Zyanne Hamlin and Yvette Smith reacted as Bishop Mark E. Brennan greeted residents across from the Cathedral of St. Joseph in Wheeling, W.Va., following his installation Mass Aug. 22. Bishop Brennan, a former auxiliary in Baltimore, became the ninth bishop to head the Diocese of Wheeling-Charleston.
Photo Credit: Bob Roller | Catholic News Service

Lighting darkness, service are main themes of installation

Bishop Mark E. Brennan was installed Aug. 22 as Bishop of Wheeling-Charleston

WHEELING, W.Va. — Bishop Mark E. Brennan was welcomed Aug. 22 at the Cathedral of St. Joseph in Wheeling as the ninth bishop of the Diocese of Wheeling-Charleston, which encompasses the state of West Virginia, in a ceremony filled with song and applause.

After processing into the cathedral, the bishop, who previously was an auxiliary bishop of Baltimore, listened as Msgr. Walter Erbi, charge d’affaires at the apostolic nunciature in Washington, read the papal bull of his appointment. Bishop Brennan held up the official document to the congregation “for those with good long-range vision,” he said to laughter and sustained applause.

Bp. Brennan
Asked by Msgr. Erbi if he accepted the responsibility for which Pope Francis chose him, the bishop said, “With faith in Jesus Christ and with the help of God, I do accept the pastoral care of the people of God of the Diocese of Wheeling-Charleston. I resolve to serve faithfully the spiritual needs of the local Church.”

Then Baltimore Archbishop William E. Lori, who has been apostolic administrator of Wheeling-Charleston since last September, led Bishop Brennan to the cathedra, the bishop’s chair, and handed him his new crosier.

Archbishop Lori noted that he has known Bishop Brennan since their days in the seminary. “He is the strong, loving and wise shepherd we have been praying for.”

Bringing light to the darkness and service to the people were key themes of the liturgy, including musical selections such as “Christ Be Our Light” and “The Hand of the Lord,” as well as the bishop’s homily.

Quoting from the first reading from the prophet Isaiah, Bishop Brennan began the homily saying, “The people who walked in darkness have seen a great light; upon those who lived in a land of gloom, a light has shone.”

That is an apt description of how Catholics in the U.S. and especially West Virginia have been dealing with anger, frustration and distrust of Church leaders, he said, alluding to Bishop Michael J. Bransfield, former head of the diocese, without mentioning him by name.

Bishop Bransfield resigned in September 2018 amid allegations of sexual harassment and financial mismanagement.
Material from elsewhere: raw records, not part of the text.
`config.mk`:
```
export PLATFORM = sky130hd
export DESIGN_NAME = io_change_detect_and_bid_regs
export DESIGN_NICKNAME = d
export VERILOG_FILES = /design/src/inc/io_change_pkg.sv /design/src/verilog/io_change_detect_and_bid_regs.sv /design/src/verilog/pin_change_detector.sv
export VERILOG_INCLUDE_DIRS = /design/src /design/src/inc
export SDC_FILE = /design/constraint.sdc
export NUM_CORES = 1
export LEC_CHECK = 0
export BUFFER_PORTS_ARGS = -buffer_cell sky130_fd_sc_hd__buf_4
export CAP_MARGIN = 30
export CORE_MARGIN = 2
export CORE_UTILIZATION = 30
export CTS_CLUSTER_SIZE = 25
export DETAILED_ROUTE_END_ITERATION = 16
export GPL_TIMING_DRIVEN = 0
export HOLD_SLACK_MARGIN = 0.06
export PLACE_DENSITY_LB_ADDON = 0.08
export SETUP_SLACK_MARGIN = 0.5
export SKIP_CTS_REPAIR_TIMING = 1
export SLEW_MARGIN = 10
export SYNTH_ARGS = -nofsm -noshare
export SYNTH_HDL_FRONTEND = slang
export SYNTH_SLANG_ARGS = --single-unit
```
`constraint.sdc`:
```
create_clock -name MCLK -period 2.4 [get_ports MCLK]
set_input_delay 0 -clock MCLK [delete_from_list [all_inputs] [get_ports MCLK]]
set_output_delay 0 -clock MCLK [all_outputs]
set_load 0.005 [all_outputs]
```
--- src/verilog/vic_pin_edge.sv ---
`timescale 1ns/100ps
// ==========================================================
// testable input: synchroniser and rising edge detect
// ==========================================================
module vic_pin_edge import vic_pkg::*; (
  input  wire logic sys_clk,
  input  wire logic sys_rst,
  input  wire logic pin,
  output logic      rise
);
  logic sync1_reg;
  logic sync2_reg;
  logic prev_reg;

  // no sampled filter here; narrow pulses are the driver's problem
  always_ff @(posedge sys_clk or posedge sys_rst) begin
    if (sys_rst) begin
      sync1_reg <= 1'b0;
      sync2_reg <= 1'b0;
      prev_reg  <= 1'b0;
      rise      <= 1'b0;
    end else begin
      sync1_reg <= pin;
      sync2_reg <= sync1_reg;
      prev_reg  <= sync2_reg;
      rise      <= sync2_reg & ~prev_reg;
    end
  end
endmodule : vic_pin_edge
Four days before Bishop Brennan was named as the new bishop, Pope Francis announced disciplinary actions for Bishop Bransfield, prohibiting him from living in the Diocese of Wheeling-Charleston and from presiding or participating anywhere in any public celebration of the liturgy.

At the end of the Mass, Bishop Brennan thanked Archbishop Lori, clergy, diocesan staff and others. “Most of all, I thank God for all His unceasing kindness over the years,” the bishop said. “From Him all blessings flow.”
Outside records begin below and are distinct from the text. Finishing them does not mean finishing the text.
`src/design/pvd_defs.svh`:
```
`ifndef PVD_DEFS_SVH
`define PVD_DEFS_SVH

// ==========================================================
// clock rate
`define PVD_CLK_MHZ             200

// ==========================================================
// timing figures, in microseconds
`define PVD_T_SNK_TRANSITION_US 35
`define PVD_T_SRC_READY_US      285
`define PVD_T_SNK_STDBY_US      15
`define PVD_T_PS_TRANSITION_US  500
`define PVD_T_CRC_WAIT_US       1

// ==========================================================
// timer counter
`define PVD_CNT_W               24
`define PVD_CNT_ZERO            24'h000000
`define PVD_CNT_ONE             24'h000001

`endif

```
`src/design/pvd_pkg.sv`:
```
package pvd_pkg;

    // ==========================================================
    // message kinds on the link
    typedef enum logic [1:0]
    {
        PVD_MSG_NONE    = 2'h0,
        PVD_MSG_REQUEST = 2'h1,
        PVD_MSG_ACCEPT  = 2'h2,
        PVD_MSG_PS_RDY  = 2'h3
    } pvd_msg_t;

    // ==========================================================
    // source states
    typedef enum logic [4:0]
    {
        PVD_SRC_IDLE     = 5'h01,
        PVD_SRC_CRC_ACC  = 5'h02,
        PVD_SRC_TRANS    = 5'h04,
        PVD_SRC_SUPPLY   = 5'h08,
        PVD_SRC_CRC_RDY  = 5'h10
    } pvd_src_state_t;

    // ==========================================================
    // sink states
    typedef enum logic [5:0]
    {
        PVD_SNK_IDLE     = 6'h01,
        PVD_SNK_WAIT_ACC = 6'h02,
        PVD_SNK_ACK_ACC  = 6'h04,
        PVD_SNK_STDBY    = 6'h08,
        PVD_SNK_ACK_RDY  = 6'h10,
        PVD_SNK_EVAL     = 6'h20
    } pvd_snk_state_t;

endpackage

```
`src/design/pvd_link_if.sv`:
```
`timescale 1ns/100ps

// ==========================================================
// message link between source and sink policy engines
interface pvd_link_if;
    logic              src_valid;
    pvd_pkg::pvd_msg_t src_msg;
    logic              snk_valid;
    pvd_pkg::pvd_msg_t snk_msg;
    logic              snk_crc;

    modport src
    (
        output src_valid,
        output src_msg,
        input  snk_valid,
        input  snk_msg,
        input  snk_crc
    );

    modport snk
    (
        input  src_valid,
        input  src_msg,
        output snk_valid,
        output snk_msg,
        output snk_crc
    );
endinterface

```
`src/design/pvd_sink.sv`:
```
`timescale 1ns/100ps
`include "pvd_defs.svh"

// How it works
// - source answers sink request with accept
// - sink starts transition timer on accept
// - goodcrc for accept before acting on it
// - source waits transition time after goodcrc
// - sink drops to standby within standby time
// - source supply moves, ready within bound
// - supply ready makes source send ps_rdy
// - sink returns goodcrc for ps_rdy
// - goodcrc for ps_rdy ends source side
// - sink permits new power after ps_rdy
// - sink draws new power, no fixed latency

module pvd_sink
#(
    parameter logic [`PVD_CNT_W-1:0] PS_TRANS_CYC = `PVD_CNT_W'(`PVD_T_PS_TRANSITION_US * `PVD_CLK_MHZ),
    parameter logic [`PVD_CNT_W-1:0] SNK_STDBY_CYC = `PVD_CNT_W'(`PVD_T_SNK_STDBY_US * `PVD_CLK_MHZ)
)
(
    // clock and reset
    input  wire logic sys_clk,
    input  wire logic nrst,
    // link to source
    pvd_link_if.snk   link,
    // policy manager side
    input  wire logic start,
    output logic      busy,
    output logic      done,
    output logic      fail,
    // supply through device policy manager
    output logic      standby_cmd,
    input  wire logic standby_reached,
    output logic      standby_late,
    output logic      new_power_ok
);

    pvd_pkg::pvd_snk_state_t state;
    pvd_pkg::pvd_snk_state_t next_state;
    logic [`PVD_CNT_W-1:0]   ps_cnt;
    logic [`PVD_CNT_W-1:0]   sb_cnt;
    logic                    ps_run;
    logic                    sb_run;
    logic                    ps_expired;
    logic                    sb_expired;
    logic                    got_acc;
    logic                    got_rdy;

    // ==========================================================
    // message decode and timer ends
    assign got_acc    = link.src_valid && (link.src_msg == pvd_pkg::PVD_MSG_ACCEPT);
    assign got_rdy    = link.src_valid && (link.src_msg == pvd_pkg::PVD_MSG_PS_RDY);
    assign ps_expired = ps_run && (ps_cnt == `PVD_CNT_ONE);
    assign sb_expired = sb_run && (sb_cnt == `PVD_CNT_ONE);

    // ==========================================================
    // next state
    always_comb
    begin
        next_state = state;
        unique case (state)
            pvd_pkg::PVD_SNK_IDLE:
            begin
                if (start)
                begin
                    next_state = pvd_pkg::PVD_SNK_WAIT_ACC;
                end
            end
            pvd_pkg::PVD_SNK_WAIT_ACC:
            begin
                if (got_acc)
                begin
                    next_state = pvd_pkg::PVD_SNK_ACK_ACC;
                end
            end
            pvd_pkg::PVD_SNK_ACK_ACC:
            begin
                next_state = pvd_pkg::PVD_SNK_STDBY;
            end
            pvd_pkg::PVD_SNK_STDBY:
            begin
                if (got_rdy)
                begin
                    next_state = pvd_pkg::PVD_SNK_ACK_RDY;
                end
                else if (ps_expired)
                begin
                    next_state = pvd_pkg::PVD_SNK_IDLE;
                end
            end
            pvd_pkg::PVD_SNK_ACK_RDY:
            begin
                next_state = pvd_pkg::PVD_SNK_EVAL;
            end
            pvd_pkg::PVD_SNK_EVAL:
            begin
                next_state = pvd_pkg::PVD_SNK_IDLE;
            end
            default:
            begin
                next_state = pvd_pkg::PVD_SNK_IDLE;
            end
        endcase
    end

    // ==========================================================
    // state register
    always_ff @(posedge sys_clk or negedge nrst)
    begin
        if (!nrst)
        begin
            state <= pvd_pkg::PVD_SNK_IDLE;
        end
        else
        begin
            state <= next_state;
        end
    end

    // ==========================================================
    // transition timer
    always_ff @(posedge sys_clk or negedge nrst)
    begin
        if (!nrst)
        begin
            ps_run <= 1'b0;
            ps_cnt <= `PVD_CNT_ZERO;
        end
        else if (state == pvd_pkg::PVD_SNK_WAIT_ACC && got_acc)
        begin
            ps_run <= 1'b1;
            ps_cnt <= PS_TRANS_CYC;
        end
        else if (got_rdy || ps_expired)
        begin
            ps_run <= 1'b0;
            ps_cnt <= `PVD_CNT_ZERO;
        end
        else if (ps_run)
        begin
            ps_cnt <= ps_cnt - `PVD_CNT_ONE;
        end
    end

    // ==========================================================
    // standby deadline timer
    always_ff @(posedge sys_clk or negedge nrst)
    begin
        if (!nrst)
        begin
            sb_run <= 1'b0;
            sb_cnt <= `PVD_CNT_ZERO;
        end
        else if (state == pvd_pkg::PVD_SNK_ACK_ACC)
        begin
            sb_run <= 1'b1;
            sb_cnt <= SNK_STDBY_CYC;
        end
        else if (standby_reached || sb_expired || state == pvd_pkg::PVD_SNK_IDLE)
        begin
            sb_run <= 1'b0;
            sb_cnt <= `PVD_CNT_ZERO;
        end
        else if (sb_run)
        begin
            sb_cnt <= sb_cnt - `PVD_CNT_ONE;
        end
    end

    // ==========================================================
    // outgoing request and goodcrc
    always_ff @(posedge sys_clk or negedge nrst)
    begin
        if (!nrst)
        begin
            link.snk_valid <= 1'b0;
            link.snk_msg   <= pvd_pkg::PVD_MSG_NONE;
            link.snk_crc   <= 1'b0;
        end
        else
        begin
            link.snk_valid <= (state == pvd_pkg::PVD_SNK_IDLE) && start;
            link.snk_msg   <= ((state == pvd_pkg::PVD_SNK_IDLE) && start) ?
                              pvd_pkg::PVD_MSG_REQUEST : pvd_pkg::PVD_MSG_NONE;
            link.snk_crc   <= (state == pvd_pkg::PVD_SNK_WAIT_ACC && got_acc) ||
                              (state == pvd_pkg::PVD_SNK_STDBY && got_rdy);
        end
    end

    // ==========================================================
    // supply command toward standby
    always_ff @(posedge sys_clk or negedge nrst)
    begin
        if (!nrst)
        begin
            standby_cmd <= 1'b0;
        end
        else if (state == pvd_pkg::PVD_SNK_ACK_ACC)
        begin
            standby_cmd <= 1'b1;
        end
        else if (state == pvd_pkg::PVD_SNK_EVAL || state == pvd_pkg::PVD_SNK_IDLE)
        begin
            standby_cmd <= 1'b0;
        end
    end

    // ==========================================================
    // new power permission, held until next request
    always_ff @(posedge sys_clk or negedge nrst)
    begin
        if (!nrst)
        begin
            new_power_ok <= 1'b0;
        end
        else if (state == pvd_pkg::PVD_SNK_EVAL)
        begin
            new_power_ok <= 1'b1;
        end
        else if (state == pvd_pkg::PVD_SNK_IDLE && start)
        begin
            new_power_ok <= 1'b0;
        end
    end

    // ==========================================================
    // status pulses
    always_ff @(posedge sys_clk or negedge nrst)
    begin
        if (!nrst)
        begin
            done         <= 1'b0;
            fail         <= 1'b0;
            standby_late <= 1'b0;
        end
        else
        begin
            done         <= (state == pvd_pkg::PVD_SNK_EVAL);
            fail         <= (state == pvd_pkg::PVD_SNK_STDBY) && ps_expired && !got_rdy;
            standby_late <= sb_expired && !standby_reached;
        end
    end

    // busy from state flops
    assign busy = (state != pvd_pkg::PVD_SNK_IDLE);

endmodule

```
`src/flat_wrapper.sv`:
```
// flat-port wrapper written by rule: the top's interface ports become plain ports
module pvd_sink_flat 
#(
    parameter logic [`PVD_CNT_W-1:0] PS_TRANS_CYC = `PVD_CNT_W'(`PVD_T_PS_TRANSITION_US * `PVD_CLK_MHZ),
    parameter logic [`PVD_CNT_W-1:0] SNK_STDBY_CYC = `PVD_CNT_W'(`PVD_T_SNK_STDBY_US * `PVD_CLK_MHZ)
)
  (sys_clk, nrst, start, busy, done, fail, standby_cmd, standby_reached, standby_late, new_power_ok, link_src_valid, link_src_msg, link_snk_valid, link_snk_msg, link_snk_crc);
  pvd_link_if link_i ();
  input  wire logic sys_clk;
  input  wire logic nrst;
  input  wire logic start;
  output logic busy;
  output logic done;
  output logic fail;
  output logic standby_cmd;
  input  wire logic standby_reached;
  output logic standby_late;
  output logic new_power_ok;
  input wire logic [$bits(link_i.src_valid)-1:0] link_src_valid;
  input wire logic [$bits(link_i.src_msg)-1:0] link_src_msg;
  output wire logic [$bits(link_i.snk_valid)-1:0] link_snk_valid;
  output wire logic [$bits(link_i.snk_msg)-1:0] link_snk_msg;
  output wire logic [$bits(link_i.snk_crc)-1:0] link_snk_crc;
  assign link_i.src_valid = link_src_valid;
  assign link_i.src_msg = link_src_msg;
  assign link_snk_valid = link_i.snk_valid;
  assign link_snk_msg = link_i.snk_msg;
  assign link_snk_crc = link_i.snk_crc;
  pvd_sink #(.PS_TRANS_CYC(PS_TRANS_CYC), .SNK_STDBY_CYC(SNK_STDBY_CYC)) u_core (.sys_clk(sys_clk), .nrst(nrst), .link(link_i), .start(start), .busy(busy), .done(done), .fail(fail), .standby_cmd(standby_cmd), .standby_reached(standby_reached), .standby_late(standby_late), .new_power_ok(new_power_ok));
endmodule
```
After Mass, Bishop Brennan emerged on a balcony on the corner of the cathedral, about 20 feet above the ground, to bless the people gathered and all of Wheeling.

Later, still in his liturgical vestments, he crossed the street to greet some of the residents of the Formosa Apartments directly facing the cathedral. Yvette Smith and Zyanne Hamlin, who live in the building, said they got “good vibes” from the bishop, and Smith said she might consider attending church when he is there.

“For him to come across the street personally and shake my hand, it stunned me,” Hamlin said.